For a 2D case, the 2nd dimension (only) is reduced due to symmetry. The reduction is to a size of N/2 + 1, so 2nd dimension of 4 will only have 3 columns of output:

http://docs.nvidia.com/cuda/cufft/index.html#multi-dimensional

note that the symmetry in this case is in each row.

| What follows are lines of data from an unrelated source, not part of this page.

`design/flow/design.v`:
```
module ALU#(
  parameter WIDTH = 32
)(
  input [WIDTH - 1:0] a, b,
  input [2:0] m,
  output reg [WIDTH - 1:0] y,
  output reg cf, of, zf
);
  always @(*) begin
    case (m)
      3'b000: y = a + b;
      3'b001: y = a - b;
      3'b010: y = a & b;
      3'b011: y = a | b;
      3'b100: y = a ^ b;
      default: y = 0;
    endcase
  end
  always @(*) begin
    case ({m[0], a[WIDTH - 1], b[WIDTH - 1], y[WIDTH - 1]})
      4'b0111, 4'b0010, 4'b0100, 4'b1111, 4'b1001, 4'b1010: cf = 1;
      default: cf = 0;
    endcase
  end
  always @(*) begin
    case ({m[0], a[WIDTH - 1], b[WIDTH - 1], y[WIDTH - 1]})
      4'b0001, 4'b0110, 4'b1011, 4'b1100: of = 1;
      default: of = 0;
    endcase
  end
  always @(*) begin
    zf = ~(| y[0]);
  end
endmodule
module RegFile#(
  parameter WIDTH = 32
)(
  input clk, rst, we,
  input [4:0] ra0, ra1, wa,
  input [WIDTH - 1:0] wd,
  output reg [WIDTH - 1:0] rd0, rd1
);
  reg [WIDTH - 1:0] regvec[31:0];
  always @(*) begin
    rd0 = (we & (wa == ra0) & (| ra0)) ? wd : regvec[ra0];
    rd1 = (we & (wa == ra1) & (| ra1)) ? wd : regvec[ra1];
  end
  integer i;
  always @(posedge clk) begin
    if (rst) begin
      for (i = 0; i < 32; i = i + 1) begin
        regvec[i] <= 0;
      end
    end else begin
      if (we) begin
        if (wa != 0) begin
          regvec[wa] <= wd;
        end
      end
    end
  end
endmodule
module Ctl(
  input clk, rst,
  input [31:0] ins,
  output f_jmp, f_branch, f_rd, f_rw, f_m2r, f_mw, f_alus, f_aluo, f_choke
);
  wire [5:0] op;
  assign op = ins[31:26];
  wire [4:0] ra0;
  assign ra0 = ins[25:21];
  wire [4:0] ra1;
  assign ra1 = ins[20:16];
  reg [31:0] pre_ins;
  wire [5:0] pre_op;
  assign pre_op = pre_ins[31:26];
  wire [4:0] pre_wa;
  assign pre_wa = pre_ins[20:16];
  assign f_choke = (pre_op == 6'b000100) || (
    (pre_op == 6'b100011) && (| pre_wa) && (
      (
        (op != 6'b000010) && (ra0 == pre_wa)
      ) || (
        ((op == 6'b000000) || (op == 6'b000100) || (op == 6'b101011)) && (ra1 == pre_wa)
      )
    )
  );
  assign f_jmp = f_choke ? 0 : op == 6'b000010;
  always @(posedge clk) begin
    if (rst) begin
      pre_ins <= 0;
    end else begin
      pre_ins <= f_choke ? 0 : ins;
    end
  end
  reg ifid_branch, ifid_rd, ifid_rw, ifid_m2r, ifid_mw, ifid_alus, ifid_aluo;
  always @(posedge clk) begin
    if (f_choke || rst) begin
      ifid_branch <= 0;
      ifid_rw <= 0;
      ifid_m2r <= 0;
      ifid_mw <= 0;
      ifid_alus <= 0;
      ifid_aluo <= 0;
      ifid_rd <= 0;
    end else begin
      ifid_rw <= (op == 6'b000000) || (op == 6'b001000) || (op == 6'b100011);
      ifid_m2r <= op == 6'b100011;
      ifid_mw <= op == 6'b101011;
      ifid_alus <= (op == 6'b001000) || (op == 6'b100011) || (op == 6'b101011);
      ifid_aluo <= op == 6'b000100;
      ifid_branch <= op == 6'b000100;
      ifid_rd <= op == 6'b000000;
    end
  end
  assign f_rd = ifid_rd;
  assign f_branch = ifid_branch;
  reg idex_rw, idex_m2r, idex_mw, idex_alus, idex_aluo;
  always @(posedge clk) begin
    if (rst) begin
      idex_rw <= 0;
      idex_m2r <= 0;
      idex_mw <= 0;
      idex_alus <= 0;
      idex_aluo <= 0;
    end else begin
      idex_rw <= ifid_rw;
      idex_m2r <= ifid_m2r;
      idex_mw <= ifid_mw;
      idex_alus <= ifid_alus;
      idex_aluo <= ifid_aluo;
    end
  end
  assign f_alus = idex_alus;
  assign f_aluo = idex_aluo;
  reg exmem_rw, exmem_m2r, exmem_mw;
  always @(posedge clk) begin
    if (rst) begin
      exmem_rw <= 0;
      exmem_m2r <= 0;
      exmem_mw <= 0;
    end else begin
      exmem_rw <= idex_rw;
      exmem_m2r <= idex_m2r;
      exmem_mw <= idex_mw;
    end
  end
  assign f_mw = exmem_mw;
  reg memwb_rw, memwb_m2r;
  always @(posedge clk) begin
    if (rst) begin
      memwb_m2r <= 0;
      memwb_rw <= 0;
    end else begin
      memwb_m2r <= exmem_m2r;
      memwb_rw <= exmem_rw;
    end
  end
  assign f_m2r = memwb_m2r;
  assign f_rw = memwb_rw;
endmodule
module PipelineCPU(
  input clk, rst,
  output [8:0] imem_addr,
  input [31:0] imem_data,
  output [8:0] dmem_addr,
  output [31:0] dmem_wdata,
  output dmem_we,
  input [31:0] dmem_rdata
);
  wire [8:0] ins_a;
  wire [31:0] ins_spo;
  wire reg_we;
  wire [4:0] ra0, ra1, wa;
  wire [31:0] rd0, rd1, wd;
  RegFile#(.WIDTH(32)) reg_file(
    .clk(clk), .rst(rst), .we(reg_we), .ra0(ra0), .ra1(ra1), .wa(wa), .wd(wd),.rd0(rd0), .rd1(rd1));
  wire [31:0] a, b, y;
  wire [2:0] m;
  wire zf;
  ALU#(.WIDTH(32)) alu(.a(a), .b(b), .m(m), .y(y), .zf(zf));
  wire mem_we;
  wire [8:0] mem_a;
  wire [31:0] mem_d, mem_spo;
  assign imem_addr = ins_a;
  assign ins_spo = imem_data;
  assign dmem_addr = mem_a;
  assign dmem_wdata = mem_d;
  assign dmem_we = mem_we;
  assign mem_spo = dmem_rdata;
  wire [5:0] op;
  wire f_jmp, f_branch, f_rd, f_rw, f_m2r, f_mw, f_alus, f_aluo;
  wire f_choke;
  Ctl ctl(
    .clk(clk), .rst(rst), .ins(ins_spo),
    .f_jmp(f_jmp), .f_branch(f_branch), .f_rd(f_rd), .f_rw(f_rw),
    .f_m2r(f_m2r), .f_mw(f_mw), .f_alus(f_alus), .f_aluo(f_aluo),
    .f_choke(f_choke));
  reg [31:0] pc;
  assign ins_a = pc[10:0] >> 2;
  wire [31:0] npc_ser;
  assign npc_ser = pc + 4;
  wire [31:0] npc_j;
  assign npc_j = {npc_ser[31:28], ins_spo[25:0] << 2};
  assign op = ins_spo[31:26];
  reg [31:0] ifid_ins, ifid_npc_ser;
  reg ifid_valid;
  always @(posedge clk) begin
    if (rst) begin
      ifid_ins <= 0;
      ifid_valid <= 0;
    end else begin
      ifid_ins <= ins_spo;
      ifid_valid <= ~f_choke;
    end
    ifid_npc_ser <= npc_ser;
  end
  assign ra0 = ifid_ins[25:21];
  assign ra1 = ifid_ins[20:16];
  wire [4:0] wa_pre;
  assign wa_pre = f_rd ? ifid_ins[15:11] : ifid_ins[20:16];
  wire [31:0] imm;
  assign imm = {{16{ifid_ins[15]}}, ifid_ins[15:0]};
  wire w_ex2wb;
  assign w_ex2wb = ifid_valid && (((ifid_ins[31:26] == 6'b000000) && (| ifid_ins[15:11]))
    || ((ifid_ins[31:26] == 6'b001000) && (| ifid_ins[20:16])));
  wire w_mem2wb;
  assign w_mem2wb = ifid_valid && (ifid_ins[31:26] == 6'b100011) && (| ifid_ins[20:16]);
  reg [31:0] idex_rd0, idex_rd1, idex_imm, idex_npc_ser;
  reg [31:0] exmem_y;
  reg [4:0] idex_wa, exmem_wa;
  reg idex_w_ex2wb, exmem_w_ex2wb;
  reg idex_w_mem2wb, exmem_w_mem2wb;
  wire [31:0] rd0_bypass, rd1_bypass;
  assign rd0_bypass = (| ra0) ? (
    idex_w_ex2wb && (ra0 == idex_wa) ? y : (
      exmem_w_mem2wb && (ra0 == exmem_wa) ? mem_spo : (
        exmem_w_ex2wb && (ra0 == exmem_wa) ? exmem_y : rd0
      )
    )
  ) : 0;
  assign rd1_bypass = (| ra1) ? (
    idex_w_ex2wb && (ra1 == idex_wa) ? y : (
      exmem_w_mem2wb && (ra1 == exmem_wa) ? mem_spo : (
        exmem_w_ex2wb && (ra1 == exmem_wa) ? exmem_y : rd1
      )
    )
  ) : 0;
  wire [31:0] npc_beq;
  assign npc_beq = ifid_npc_ser + (imm << 2);
  wire beq_zf;
  assign beq_zf = rd0_bypass == rd1_bypass;
  wire [31:0] npc;
  assign npc = rst ? 0 : (
    f_jmp ? npc_j : (
      f_branch & beq_zf ? npc_beq : (
        f_choke ? pc : npc_ser
      )
    )
  );
  always @(posedge clk) begin
    idex_rd0 <= rd0_bypass;
    idex_rd1 <= rd1_bypass;
    idex_imm <= imm;
    idex_npc_ser <= ifid_npc_ser;
    idex_wa <= wa_pre;
    if (rst) begin
      idex_w_ex2wb <= 0;
      idex_w_mem2wb <= 0;
    end else begin
      idex_w_ex2wb <= w_ex2wb;
      idex_w_mem2wb <= w_mem2wb;
    end
  end
  assign a = idex_rd0;
  assign b = f_alus ? idex_imm : idex_rd1;
  assign m = f_aluo;
  always @(posedge clk) begin
    pc <= npc;
  end
  reg [31:0] exmem_mem_d;
  always @(posedge clk) begin
    exmem_y <= y;
    exmem_mem_d <= idex_rd1;
    exmem_wa <= idex_wa;
    if (rst) begin
      exmem_w_ex2wb <= 0;
      exmem_w_mem2wb <= 0;
    end else begin
      exmem_w_ex2wb <= idex_w_ex2wb;
      exmem_w_mem2wb <= idex_w_mem2wb;
    end
  end
  assign mem_a = exmem_y[10:0] >> 2;
  assign mem_d = exmem_mem_d;
  assign mem_we = f_mw;
  reg [31:0] memwb_mem_spo, memwb_y;
  reg [4:0] memwb_wa;
  always @(posedge clk) begin
    memwb_mem_spo <= mem_spo;
    memwb_y <= exmem_y;
    memwb_wa <= exmem_wa;
  end
  assign wa = memwb_wa;
  assign wd = f_m2r ? memwb_mem_spo : memwb_y;
  assign reg_we = f_rw;
endmodule
```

The following modification of your code demonstrates proper handling of data in either the C2C case or the R2C case, just add -DUSE_C2C to your compile command line to see the C2C behavior:

$ cat t734.cu
#include <cufft.h>
#include <stdio.h>

#define cudaCheckErrors(msg) \
    do { \
        cudaError_t __err = cudaGetLastError(); \
        if (__err != cudaSuccess) { \
            fprintf(stderr, "Fatal error: %s (%s at %s:%d)\n", \
                msg, cudaGetErrorString(__err), \
                __FILE__, __LINE__); \
            fprintf(stderr, "*** FAILED - ABORTING\n"); \
            exit(1); \
        } \
    } while (0)

void Print2DComplex(int rows, int cols, cufftComplex *data, bool cufft_symmetry = false){

        int sym_cols = cols;
        if (cufft_symmetry) sym_cols = cols/2 + 1;
        printf("Real Part: \n");
        for (int i = 0; i < rows; i++){
          for (int j = 0; j < cols; j++)
            if (j>=sym_cols)
              printf("%f ", data[i*sym_cols+(cols-j)].x);
            else
              printf("%f ", data[i*sym_cols+j].x);
          printf("\n");}
        printf("Imag Part: \n");
        for (int i = 0; i < rows; i++){
          for (int j = 0; j < cols; j++)
            if (j>=sym_cols)
              printf("%f ", -data[i*sym_cols+(cols-j)].y); // complex (hermitian) symmetry
            else
              printf("%f ", data[i*sym_cols+j].y);
          printf("\n");}
}

int main(){

        const int row = 4;
        const int col = 4;
        float A[row][col] =
        {{ 1, 2, 3, 4},
         { 5, 6, 7, 8},
         { 9,10,11,12},
         {13,14,15,16}};
        cufftHandle plan;
        cufftReal *d_idata;
        cufftComplex *h_odata, *d_odata;
        cudaMalloc((void**)&d_idata, sizeof(cufftComplex)*row*col);
        cudaMalloc((void**)&d_odata, sizeof(cufftComplex)*row*col);
        cudaMemset(d_idata, 0, sizeof(cufftComplex)*row*col);
        cudaMemset(d_odata, 0, sizeof(cufftComplex)*row*col);
        cudaMallocHost((void**)&h_odata, sizeof(cufftComplex)*row*col);
        bool symmetric_data = false;
#ifdef USE_C2C
        cudaMemcpy2D(d_idata, sizeof(cufftComplex), A, sizeof(float), sizeof(float), row*col, cudaMemcpyHostToDevice);
        if ((cufftPlan2d(&plan, row,col, CUFFT_C2C))!= CUFFT_SUCCESS) {printf("cufft plan error\n"); return -1;}
        if ((cufftExecC2C(plan, (cufftComplex*)d_idata, (cufftComplex*)d_odata, CUFFT_FORWARD))!=CUFFT_SUCCESS) {printf("cufft exec error\n"); return -1 ;}
#else
        cudaMemcpy(d_idata,A,sizeof(cufftReal)*row*col,cudaMemcpyHostToDevice);
        if ((cufftPlan2d(&plan, row,col, CUFFT_R2C))!= CUFFT_SUCCESS) {printf("cufft plan error\n"); return -1;}
        if ((cufftExecR2C(plan, (cufftReal*)d_idata, (cufftComplex*)d_odata))!=CUFFT_SUCCESS) {printf("cufft exec error\n"); return -1 ;}
        symmetric_data = true;
#endif
        cudaMemcpy(h_odata,d_odata,sizeof(cufftComplex)*row*col,cudaMemcpyDeviceToHost);
        cudaCheckErrors("some error");
        Print2DComplex(row,col,h_odata, symmetric_data);
        return 0;
}
$ nvcc -o t734 t734.cu -lcufft
$ ./t734
Real Part:
136.000000 -8.000005 -8.000000 -8.000005
-32.000000 0.000000 -0.000001 0.000000
-32.000000 -0.000000 0.000000 -0.000000
-32.000000 0.000000 -0.000001 0.000000
Imag Part:
-0.000001 8.000001 0.000001 -8.000001
32.000000 -0.000000 0.000001 0.000000
0.000000 0.000000 -0.000000 -0.000000
-32.000000 0.000000 -0.000001 -0.000000
$ nvcc -DUSE_C2C -o t734 t734.cu -lcufft
$ ./t734
Real Part:
136.000000 -8.000000 -8.000000 -8.000000
-32.000000 0.000000 0.000000 0.000000
-32.000000 0.000000 0.000000 0.000000
-32.000000 0.000000 0.000000 0.000000
Imag Part:
0.000000 8.000000 0.000000 -8.000000
32.000000 0.000000 0.000000 0.000000
0.000000 0.000000 0.000000 0.000000
-32.000000 0.000000 0.000000 0.000000
$

If you don’t like the “complexity” associated with R2C, I suggest you just use C2C transforms.
However, in many cases, from a cufft execution standpoint, the R2C transform will be faster than the corresponding (real-to-complex) C2C transform.